The Athena will be showing a transcultural film that deals with the difficulties of cultural life between countries.  The film “The Syrian Bride” follows an Israeli woman who risks excommunication from her family by traveling to Syria to marry a man she has never met in person.

Many people in the United States don’t have to worry about being excommunicated from their family for marrying someone. However, in some parts of the world, this is a very real possibility.

The first installment in the Transcultural Encounters and Border Crossing film series, The Syrian Bride, gives a look into this difference in cultures. It will be screened at the Athena Cinema on Saturday.

Katarzyna Marciniak, English professor and curator for the series, helped bring the series to life with the help of Michael Gillespie. The film series aims to address all things relevant to border politics, including refugeeism, asylum seeking, and the war on terror. Alexandra Kamody, managing director of the Athena and Lorraine Wochna, the subject librarian for the School of Film, Theatre, Department of English and African American Studies also contributed to the effort.

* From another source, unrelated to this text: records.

$ cat config.mk
export PLATFORM = sky130hd
export DESIGN_NAME = arith_seq_ctrl
export DESIGN_NICKNAME = d
export VERILOG_FILES = /design/src/rtl/arith_seq_pkg.sv /design/src/rtl/arith_iter_core.sv /design/src/rtl/arith_seq_chk.sv /design/src/rtl/arith_seq_ctrl.sv
export SDC_FILE = /design/constraint.sdc
export NUM_CORES = 1
export LEC_CHECK = 0
export ABC_AREA = 1
export BUFFER_PORTS_ARGS = -buffer_cell sky130_fd_sc_hd__buf_2
export CORE_UTILIZATION = 52
export CTS_CLUSTER_DIAMETER = 100
export DETAILED_ROUTE_END_ITERATION = 6
export GPL_TIMING_DRIVEN = 0
export HOLD_SLACK_MARGIN = 0.1
export PLACE_DENSITY_LB_ADDON = 0.15
export REMOVE_ABC_BUFFERS = 1
export SYNTH_ARGS = -nofsm -noshare
export SYNTH_HDL_FRONTEND = slang
export SYNTH_HIERARCHICAL = 1
export SYNTH_SLANG_ARGS = --single-unit
export TNS_END_PERCENT = 20
$ cat constraint.sdc
create_clock -name clk -period 4.8 [get_ports clk]
set_input_delay 0.48 -clock clk [delete_from_list [all_inputs] [get_ports clk]]
set_output_delay 0.48 -clock clk [all_outputs]
set_load 0.01 [all_outputs]
$ cat src/rtl/arith_seq_pkg.sv
// Shared opcodes, controller state encoding and widths for the arithmetic
// sequencer and its iterative datapath.
package arith_seq_pkg;

  localparam int OP_W = 3;

  localparam logic [OP_W-1:0] OP_ADD = 3'd0;
  localparam logic [OP_W-1:0] OP_SUB = 3'd1;
  localparam logic [OP_W-1:0] OP_MUL = 3'd2;
  localparam logic [OP_W-1:0] OP_DIV = 3'd3;
  localparam logic [OP_W-1:0] OP_ROR = 3'd4;

  typedef enum logic [1:0] {
    ST_IDLE = 2'd0,
    ST_EXEC = 2'd1,
    ST_RESP = 2'd2
  } state_e;

endpackage

$ cat src/rtl/arith_iter_core.sv
// Shared datapath: single-step add/sub/rotate, WIDTH-step shift-add multiply
// and restoring divide. done/data/flag describe the step running this cycle.
module arith_iter_core
  import arith_seq_pkg::*;
#(
  parameter int WIDTH = 16
) (
  input  logic             clk,
  input  logic             rst_n,
  input  logic             start,
  input  logic [OP_W-1:0]  op,
  input  logic [WIDTH-1:0] a,
  input  logic [WIDTH-1:0] b,
  output logic             done,
  output logic [WIDTH-1:0] data,
  output logic             flag
);

  localparam int CW = $clog2(WIDTH);
  localparam logic [CW-1:0] LAST_STEP = CW'(WIDTH - 1);
  localparam logic [CW-1:0] CNT_ONE   = {{(CW-1){1'b0}}, 1'b1};

  logic                   active_r;
  logic [OP_W-1:0]        op_r;
  logic [WIDTH-1:0]       a_r;
  logic [WIDTH-1:0]       b_r;
  logic [WIDTH-1:0]       mplier_r;
  logic [WIDTH-1:0]       rem_r;
  logic [WIDTH-1:0]       quo_r;
  logic [2*WIDTH-1:0]     mcand_r;
  logic [2*WIDTH-1:0]     acc_r;
  logic [CW-1:0]          cnt_r;

  logic [2*WIDTH-1:0]     mul_acc_s;
  logic [WIDTH:0]         rem_shift_s;
  logic [WIDTH-1:0]       div_rem_s;
  logic                   q_bit_s;
  logic [WIDTH-1:0]       quo_next_s;
  logic [WIDTH:0]         sum_s;
  logic [WIDTH:0]         diff_s;
  logic                   div_zero_s;
  logic                   iterative_s;

  // One multiply / divide iteration plus the single-step arithmetic.
  always_comb begin
    mul_acc_s   = acc_r + (mplier_r[0] ? mcand_r : {2*WIDTH{1'b0}});
    rem_shift_s = {rem_r, quo_r[WIDTH-1]};
    q_bit_s     = 1'b0;
    div_rem_s   = rem_shift_s[WIDTH-1:0];
    if (rem_shift_s >= {1'b0, b_r}) begin
      q_bit_s   = 1'b1;
      div_rem_s = rem_shift_s[WIDTH-1:0] - b_r;
    end else begin
      q_bit_s   = 1'b0;
      div_rem_s = rem_shift_s[WIDTH-1:0];
    end
    quo_next_s  = {quo_r[WIDTH-2:0], q_bit_s};
    sum_s       = {1'b0, a_r} + {1'b0, b_r};
    // The extra top bit of a widened subtraction is exactly the unsigned borrow.
    diff_s      = {1'b0, a_r} - {1'b0, b_r};
    div_zero_s  = (b_r == {WIDTH{1'b0}});
    iterative_s = (op_r == OP_MUL) || ((op_r == OP_DIV) && !div_zero_s);
  end

  // Completion and result selection for the current step.
  always_comb begin
    done = active_r && (!iterative_s || (cnt_r == LAST_STEP));
    data = {WIDTH{1'b0}};
    flag = 1'b0;
    case (op_r)
      OP_ADD: begin
        data = sum_s[WIDTH-1:0];
        flag = sum_s[WIDTH];
      end
      OP_SUB: begin
        data = diff_s[WIDTH-1:0];
        flag = diff_s[WIDTH];
      end
      OP_MUL: begin
        data = mul_acc_s[WIDTH-1:0];
        flag = |mul_acc_s[2*WIDTH-1:WIDTH];
      end
      OP_DIV: begin
        if (div_zero_s) begin
          data = {WIDTH{1'b1}};
          flag = 1'b1;
        end else begin
          data = quo_next_s;
          flag = 1'b0;
        end
      end
      OP_ROR: begin
        data = {a_r[0], a_r[WIDTH-1:1]};
        flag = 1'b0;
      end
      default: begin
        data = {WIDTH{1'b0}};
        flag = 1'b1;
      end
    endcase
  end

  // Operand capture on start, then one iteration per cycle until done.
  always_ff @(posedge clk or negedge rst_n) begin
    if (!rst_n) begin
      active_r <= 1'b0;
      op_r     <= {OP_W{1'b0}};
      a_r      <= {WIDTH{1'b0}};
      b_r      <= {WIDTH{1'b0}};
      mplier_r <= {WIDTH{1'b0}};
      rem_r    <= {WIDTH{1'b0}};
      quo_r    <= {WIDTH{1'b0}};
      mcand_r  <= {2*WIDTH{1'b0}};
      acc_r    <= {2*WIDTH{1'b0}};
      cnt_r    <= {CW{1'b0}};
    end else if (start) begin
      active_r <= 1'b1;
      op_r     <= op;
      a_r      <= a;
      b_r      <= b;
      mplier_r <= b;
      rem_r    <= {WIDTH{1'b0}};
      quo_r    <= a;
      mcand_r  <= {{WIDTH{1'b0}}, a};
      acc_r    <= {2*WIDTH{1'b0}};
      cnt_r    <= {CW{1'b0}};
    end else if (active_r) begin
      active_r <= ~done;
      acc_r    <= mul_acc_s;
      mcand_r  <= {mcand_r[2*WIDTH-2:0], 1'b0};
      mplier_r <= {1'b0, mplier_r[WIDTH-1:1]};
      rem_r    <= div_rem_s;
      quo_r    <= quo_next_s;
      cnt_r    <= cnt_r + CNT_ONE;
    end else begin
      active_r <= 1'b0;
    end
  end

endmodule

$ cat src/rtl/arith_seq_chk.sv
// Protocol properties of the sequencer's external channels.
module arith_seq_chk #(
  parameter int WIDTH = 16
) (
  input logic             clk,
  input logic             rst_n,
  input logic [1:0]       req_ready,
  input logic             busy,
  input logic             rsp_valid,
  input logic             rsp_ready,
  input logic             rsp_id,
  input logic [WIDTH-1:0] rsp_data,
  input logic             rsp_flag
);

  a_ready_onehot: assert property (@(posedge clk) disable iff (!rst_n)
    $onehot0(req_ready));

  a_ready_only_idle: assert property (@(posedge clk) disable iff (!rst_n)
    busy |-> (req_ready == 2'b00));

  a_rsp_hold: assert property (@(posedge clk) disable iff (!rst_n)
    (rsp_valid && !rsp_ready) |=> (rsp_valid && $stable(rsp_data) &&
                                   $stable(rsp_id) && $stable(rsp_flag)));

endmodule

$ cat src/rtl/arith_seq_ctrl.sv
// Two-requester round-robin sequencer in front of the shared iterative
// arithmetic core; one operation in flight, results returned with requester id.
module arith_seq_ctrl
  import arith_seq_pkg::*;
#(
  parameter int WIDTH = 16
) (
  input  logic               clk,
  input  logic               rst_n,
  input  logic [1:0]         req_valid,
  output logic [1:0]         req_ready,
  input  logic [2*OP_W-1:0]  req_op,
  input  logic [2*WIDTH-1:0] req_a,
  input  logic [2*WIDTH-1:0] req_b,
  output logic               rsp_valid,
  input  logic               rsp_ready,
  output logic               rsp_id,
  output logic [WIDTH-1:0]   rsp_data,
  output logic               rsp_flag,
  output logic               busy
);

  state_e state_r;
  state_e state_n;

  logic             rr_ptr_r;
  logic             id_r;
  logic             busy_r;
  logic             rsp_valid_r;
  logic             rsp_id_r;
  logic [WIDTH-1:0] rsp_data_r;
  logic             rsp_flag_r;

  logic             gnt_id_s;
  logic [1:0]       ready_s;
  logic             accept_s;
  logic [OP_W-1:0]  sel_op_s;
  logic [WIDTH-1:0] sel_a_s;
  logic [WIDTH-1:0] sel_b_s;
  logic             core_done_s;
  logic [WIDTH-1:0] core_data_s;
  logic             core_flag_s;

  // Arbitration: a lone requester wins, a tie goes to rr_ptr.
  always_comb begin
    gnt_id_s = 1'b0;
    ready_s  = 2'b00;
    if (req_valid == 2'b11) begin
      gnt_id_s = rr_ptr_r;
    end else begin
      gnt_id_s = req_valid[1];
    end
    if ((state_r == ST_IDLE) && (req_valid != 2'b00)) begin
      ready_s = gnt_id_s ? 2'b10 : 2'b01;
    end else begin
      ready_s = 2'b00;
    end
    accept_s = |(ready_s & req_valid);
    sel_op_s = gnt_id_s ? req_op[2*OP_W-1:OP_W] : req_op[OP_W-1:0];
    sel_a_s  = gnt_id_s ? req_a[2*WIDTH-1:WIDTH] : req_a[WIDTH-1:0];
    sel_b_s  = gnt_id_s ? req_b[2*WIDTH-1:WIDTH] : req_b[WIDTH-1:0];
  end

  // Next-state logic.
  always_comb begin
    state_n = state_r;
    case (state_r)
      ST_IDLE: begin
        if (accept_s) state_n = ST_EXEC;
        else          state_n = ST_IDLE;
      end
      ST_EXEC: begin
        if (core_done_s) state_n = ST_RESP;
        else             state_n = ST_EXEC;
      end
      ST_RESP: begin
        if (rsp_ready) state_n = ST_IDLE;
        else           state_n = ST_RESP;
      end
      default: state_n = ST_IDLE;
    endcase
  end

  // State, round-robin pointer and registered response.
  always_ff @(posedge clk or negedge rst_n) begin
    if (!rst_n) begin
      state_r     <= ST_IDLE;
      rr_ptr_r    <= 1'b0;
      id_r        <= 1'b0;
      busy_r      <= 1'b0;
      rsp_valid_r <= 1'b0;
      rsp_id_r    <= 1'b0;
      rsp_data_r  <= {WIDTH{1'b0}};
      rsp_flag_r  <= 1'b0;
    end else begin
      state_r     <= state_n;
      busy_r      <= (state_n != ST_IDLE);
      rsp_valid_r <= (state_n == ST_RESP);
      if (accept_s) begin
        id_r <= gnt_id_s;
      end
      if ((state_r == ST_EXEC) && core_done_s) begin
        rsp_id_r   <= id_r;
        rsp_data_r <= core_data_s;
        rsp_flag_r <= core_flag_s;
      end
      // The requester just served yields priority to the other one.
      if ((state_r == ST_RESP) && rsp_ready) begin
        rr_ptr_r <= ~rsp_id_r;
      end
    end
  end

  assign req_ready = ready_s;
  assign busy      = busy_r;
  assign rsp_valid = rsp_valid_r;
  assign rsp_id    = rsp_id_r;
  assign rsp_data  = rsp_data_r;
  assign rsp_flag  = rsp_flag_r;

  arith_iter_core #(
    .WIDTH (WIDTH)
  ) u_core (
    .clk   (clk),
    .rst_n (rst_n),
    .start (accept_s),
    .op    (sel_op_s),
    .a     (sel_a_s),
    .b     (sel_b_s),
    .done  (core_done_s),
    .data  (core_data_s),
    .flag  (core_flag_s)
  );

  arith_seq_chk #(
    .WIDTH (WIDTH)
  ) u_chk (
    .clk       (clk),
    .rst_n     (rst_n),
    .req_ready (req_ready),
    .busy      (busy),
    .rsp_valid (rsp_valid),
    .rsp_ready (rsp_ready),
    .rsp_id    (rsp_id),
    .rsp_data  (rsp_data),
    .rsp_flag  (rsp_flag)
  );

endmodule

==> run summary <==
status: finished clean
Die H: 160 um
Synth cell types: 49
Antenna Nets Post-Route: 0
Synth Register Bits: 176
mapped cell area: 13000 um^2
initial antenna violation count: 0
Inserted Clock Buffers: 17
Reg2Reg Launch Point: u_core/b_r[1]
Chip Width: 160 um
wire length per cell: 17.4 um
clk buf depth: 2
most frequent cell after synthesis: nand2_1
cell row count: 57
FF-to-FF End: rsp_data[14]
share of layout cells above drive strength 1: 8.20%
fin nets: 2110
Area growth syn-to-layout: 10.4%
DRC errors left: 0
Yosys warnings: 6
Max IR drop VDD: 0.420 mV
Post-CTS Repair Setup Buffers: 0
CTS tree: built
vias per cell: 5.51
Port Buffers: 96
largest net degree at the start of global routing: 110
Reg clk slew, reported paths: 0.08 ns
Max Clk Rate: 256 MHz
pwr/cell area: 677 nW/um^2
post-DP HPWL: 30500 um
kind of critical path: reg2reg
via count: 12600
CP arrival: 4.23 ns
top cells by count, synth: nand2_1 (564), inv_1 (340), dfrtp_1 (176)
gr usage total: 32.4%
first-pass GRT wire length: 64700 um
Hold Path Class: in2async
Final Cell Area: 14400 um^2
Top FF cell, synth: dfrtp_1
Synth area leader: dfrtp_1
CTS sink count: 176
GP Congestion: 0.993
clock root cell: clkbuf_16
Avg Cell Area, Syn: 6.88 um^2
max-cap violations: 0
final clock skew: 0.0142 ns
ranking of synthesized cells by area: dfrtp_1 (34%), nand2_1 (16%), inv_1 (9.8%)
Final Hold Viols: 0
ys async rst share: 100%
gate count of the mapped netlist: 1892
antenna diode instance count: 0
Worst EP required: 5.13 ns
post-cts resize count: 0
router iterations before antenna repair: 5
Critical Path Sink Type: flop
Top Ports: 97
relative slew slack: 25.0%
origin of the worst setup path: u_core/b_r[1]
RSZ-0062 raised after global routing: false
Post-DP Area: 13700 um^2
number of global-route vias before repair: 11800
Pleak: 0.00796 uW
r2r worst-path depth: 9
1st-iter DRT viols: 1169
Final Cycle Share: 81.3%
die area: 25700 um^2
Period minus WS final: 3.90 ns
worst reg2reg setup slack: 0.90 ns
number of synthesized flops with an enable pin: 0
H-Tree Level Count: 4
clk_lat worst skew: 0.44 ns
Hold Buf Count CTS: 0
crit path to: rsp_data[14]
Seq/Total Area, Yosys: 33.8%
Final Max Slew Viols: 0
GRT overflow: 0
Post-Route WL: 39900 um
Sum Neg Setup Slack: 0 ns
Setup-failing EPs final: 0
Core Region: 24500 um^2
Yosys top cell area share: 33.8%
Startpoint Class: flop
Worst Max-Slew Pin Slew: 1.12 ns
Initial Util: 53.2%
fillcell total: 2388
CP Max Fanout: 38
-- stage by stage --
stage	std cells	hold WS, ns	power [uW]	utilization (%)	setup slack [ns]
after global routing	2288	0.148	10600	58.7	0.607
after floorplan	1830	0.184	6270	-	0.156
after global placement	2250	0.460	7950	55.5	-4.05
after CTS	2288	0.117	9690	58.7	0.653
final	2288	0.0765	9720	58.7	0.896
after detailed placement	2256	0.466	8180	56.2	0.687
-- worst min-delay path by stage --
stage	start	end	slack, ns	cells past startpoint
after floorplan	rst_n	busy	0.18	0
after global placement	rsp_data[13]	rsp_data[13]	0.46	2
after detailed placement	rsp_data[9]	rsp_data[9]	0.47	2
after CTS	rst_n	u_core/acc_r[1]	0.12	1
after global routing	rst_n	u_core/acc_r[0]	0.15	1
final	rst_n	u_core/acc_r[1]	0.08	1
-- cells in the final DEF, fill, tap and decap left out, types with 15 or more instances in the layout --
cell type,count
a21oi_1,73
a22o_1,15
buf_2,95
clkbuf_16,17
dfrtp_1,175
ha_1,80
inv_1,339
nand2_1,564
nand3_1,120
nand4_1,27
nor2_1,104
o211ai_1,23
o21ai_0,119
o221ai_1,32
o22ai_1,29
xor2_1,23
-- metal layers --
layer,vias up,track usage (%),share of wire [%]
li1,6234,-,-
met1,5914,46.5,47
met2,393,50.7,45
met5,-,0,0
met3,57,3.61,5.9
met4,0,11.2,2.9
-- critical path: stages (launching register included) --
cell	delay (ns)
dfrtp_1	0.53
inv_1	0.35
nand4_1	0.17
nor4_1	0.93
inv_1	0.10
o21ai_0	0.22
inv_1	0.06
nor2_1	0.14
nand3_2	0.78
o21ai_0	0.48
-- state kept, by name (all words and copies together), names as in the netlist, 16 cells and up --
register         flops
rsp_data            16
u_core/b_r          16
u_core/mcand_r      32
u_core/rem_r        16
u_core/quo_r        16
u_core/a_r          16
u_core/acc_r        32
u_core/mplier_r     16
-- power breakdown --
group | internal [uW] | switching [uW] | total [uW]
clock | 756 | 716 | 1470
sequential | 2050 | 454 | 2500
combinational | 1860 | 3890 | 5750
total | 4660 | 5060 | 9720
-- kinds of logic (layout without fill, tap and decap cells) --
logic type      after synthesis  in the layout  share of synthesized area (%)
buf+inv                     406            478                           12.4
fa+ha+maj                    84             84                           8.30
compound gates              351            351                           16.7
flops                       176            176                           33.8
simple gates                845            845                           26.7
xor+xnor                     30             30                           2.02
-- layout make-up --
type | count | area, um^2 | area share (%)
Tap cell | 324 | 405 | 2.82
Clock buffer | 17 | 425 | 2.96
Sequential cell | 176 | 4410 | 30.7
Multi-Input combinational cell | 1310 | 7010 | 48.8
Timing Repair Buffer | 102 | 641 | 4.46
Inverter | 344 | 1290 | 9.00
Clock inverter | 15 | 191 | 1.33
No activity file was read; power rests on OpenSTA's default activity.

“National borders are figured in these kinds of films as both violent geopolitical constructs and abstractions related to ideas of difference, otherness (and) travel,” Marciniak said in an email.

The Syrian Bride is focused on a girl named Mona, travelling from Israel to Syria to marry a man she has never met  in person. She does this while knowing full well she will never again be able to return home to her family. The Athena website describes the film as, “a story about physical, mental, and emotional borders and the strength to cross them.”

The film aims to explore cross-cultural encounters and the complexities that come from them. Emotional complexities of inclusion, or lack thereof, in different cultures are also introduced to the viewer.

The other two films in the series, Dirt and Children in No Man’s Land, explore similar themes. Dirt follows an El Salvadorian woman who immigrates to America and works in luxury apartments in Manhattan, while Children in No Man’s Land revolves around a group of minors who cross the Mexican-American border to search for their parents in the United States.

“(I) wanted the students, faculty, and community members to contemplate the violent nature of borders, the precarious conditions endured by migrants, 'our' dependence on their labor, and ‘our’ complicity in the exploitation of their work,” Marciniak said.

There will also be a second installment to the series, featuring three more films.